PMC · DOI: 10.1093/geroni/igaf122.3523 · 2025-12-31

## TL;DR

This paper shows that speech features from a digital cognitive test can distinguish between types of cognitive impairment like MCI and dementia.

## Contribution

The study identifies specific acoustic features that differentiate subtypes of cognitive impairment using a digital assessment.

## Key findings

- Speaking rate, pause duration, and reaction time increase with worsening cognitive impairment.
- Voice quality features like cepstral peak prominence decrease with cognitive decline.
- Dementia and MCI subtypes show distinct differences in delayed recall task features.

## Abstract

The Digital Assessment of Cognition (DAC) is a brief, automated, remote-capable cognitive assessment that includes an animal naming task, a backward digit span test (BDST), and a 6-word Philadelphia Verbal Learning Test (PVLT). Patient speech produced during these tasks is automatically analyzed, yielding a rich set of acoustic and prosodic features that are potentially informative of cognitive impairment.
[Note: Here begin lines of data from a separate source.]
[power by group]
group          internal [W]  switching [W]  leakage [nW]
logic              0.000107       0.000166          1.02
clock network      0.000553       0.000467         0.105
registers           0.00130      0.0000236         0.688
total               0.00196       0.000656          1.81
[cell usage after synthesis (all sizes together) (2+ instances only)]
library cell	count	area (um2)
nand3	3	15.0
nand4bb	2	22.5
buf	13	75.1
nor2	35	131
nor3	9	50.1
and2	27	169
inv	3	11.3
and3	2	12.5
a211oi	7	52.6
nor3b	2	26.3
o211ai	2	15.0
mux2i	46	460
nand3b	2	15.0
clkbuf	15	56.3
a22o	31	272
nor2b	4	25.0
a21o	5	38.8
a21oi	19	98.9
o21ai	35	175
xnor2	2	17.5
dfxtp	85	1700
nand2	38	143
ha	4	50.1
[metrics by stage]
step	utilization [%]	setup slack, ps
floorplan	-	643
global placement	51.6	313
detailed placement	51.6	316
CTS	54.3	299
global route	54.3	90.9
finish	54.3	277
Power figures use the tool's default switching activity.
We leverage a recently-developed clustering model that differentiates subtypes of mild cognitive impairment (MCI) and dementia using DAC outputs, and examine between-cluster differences in acoustic features in a dataset (N = 1188) gathered from the Apheleia-001 pre-screener study. Across all tasks, speaking rate, pause duration (mean and std.), pause percentage, and reaction time increase with worsening cognitive impairment, while we see a decrease in voice quality (cepstral peak prominence and harmonic to noise ratio). We particularly see an increase in reaction time during PVLT immediate recall trials with the presence of increased cognitive impairment, but an even more pronounced difference between dementia and MCI subtypes during the delayed recall trial. Similarly, speaking rate showed significant differences between subtypes during the delayed recall task. Our results suggest that response latency related features, and voice quality, can be affected within tasks due to the presence of cognitive impairment, with differences in subtypes likely due to differences in the domains of impairment. We conclude that speech-based features are informative of characterizing both cognitive impairment overall, and of specific subtypes of MCI and dementia. Future work can leverage these features to improve detection of cognitive impairment subtypes.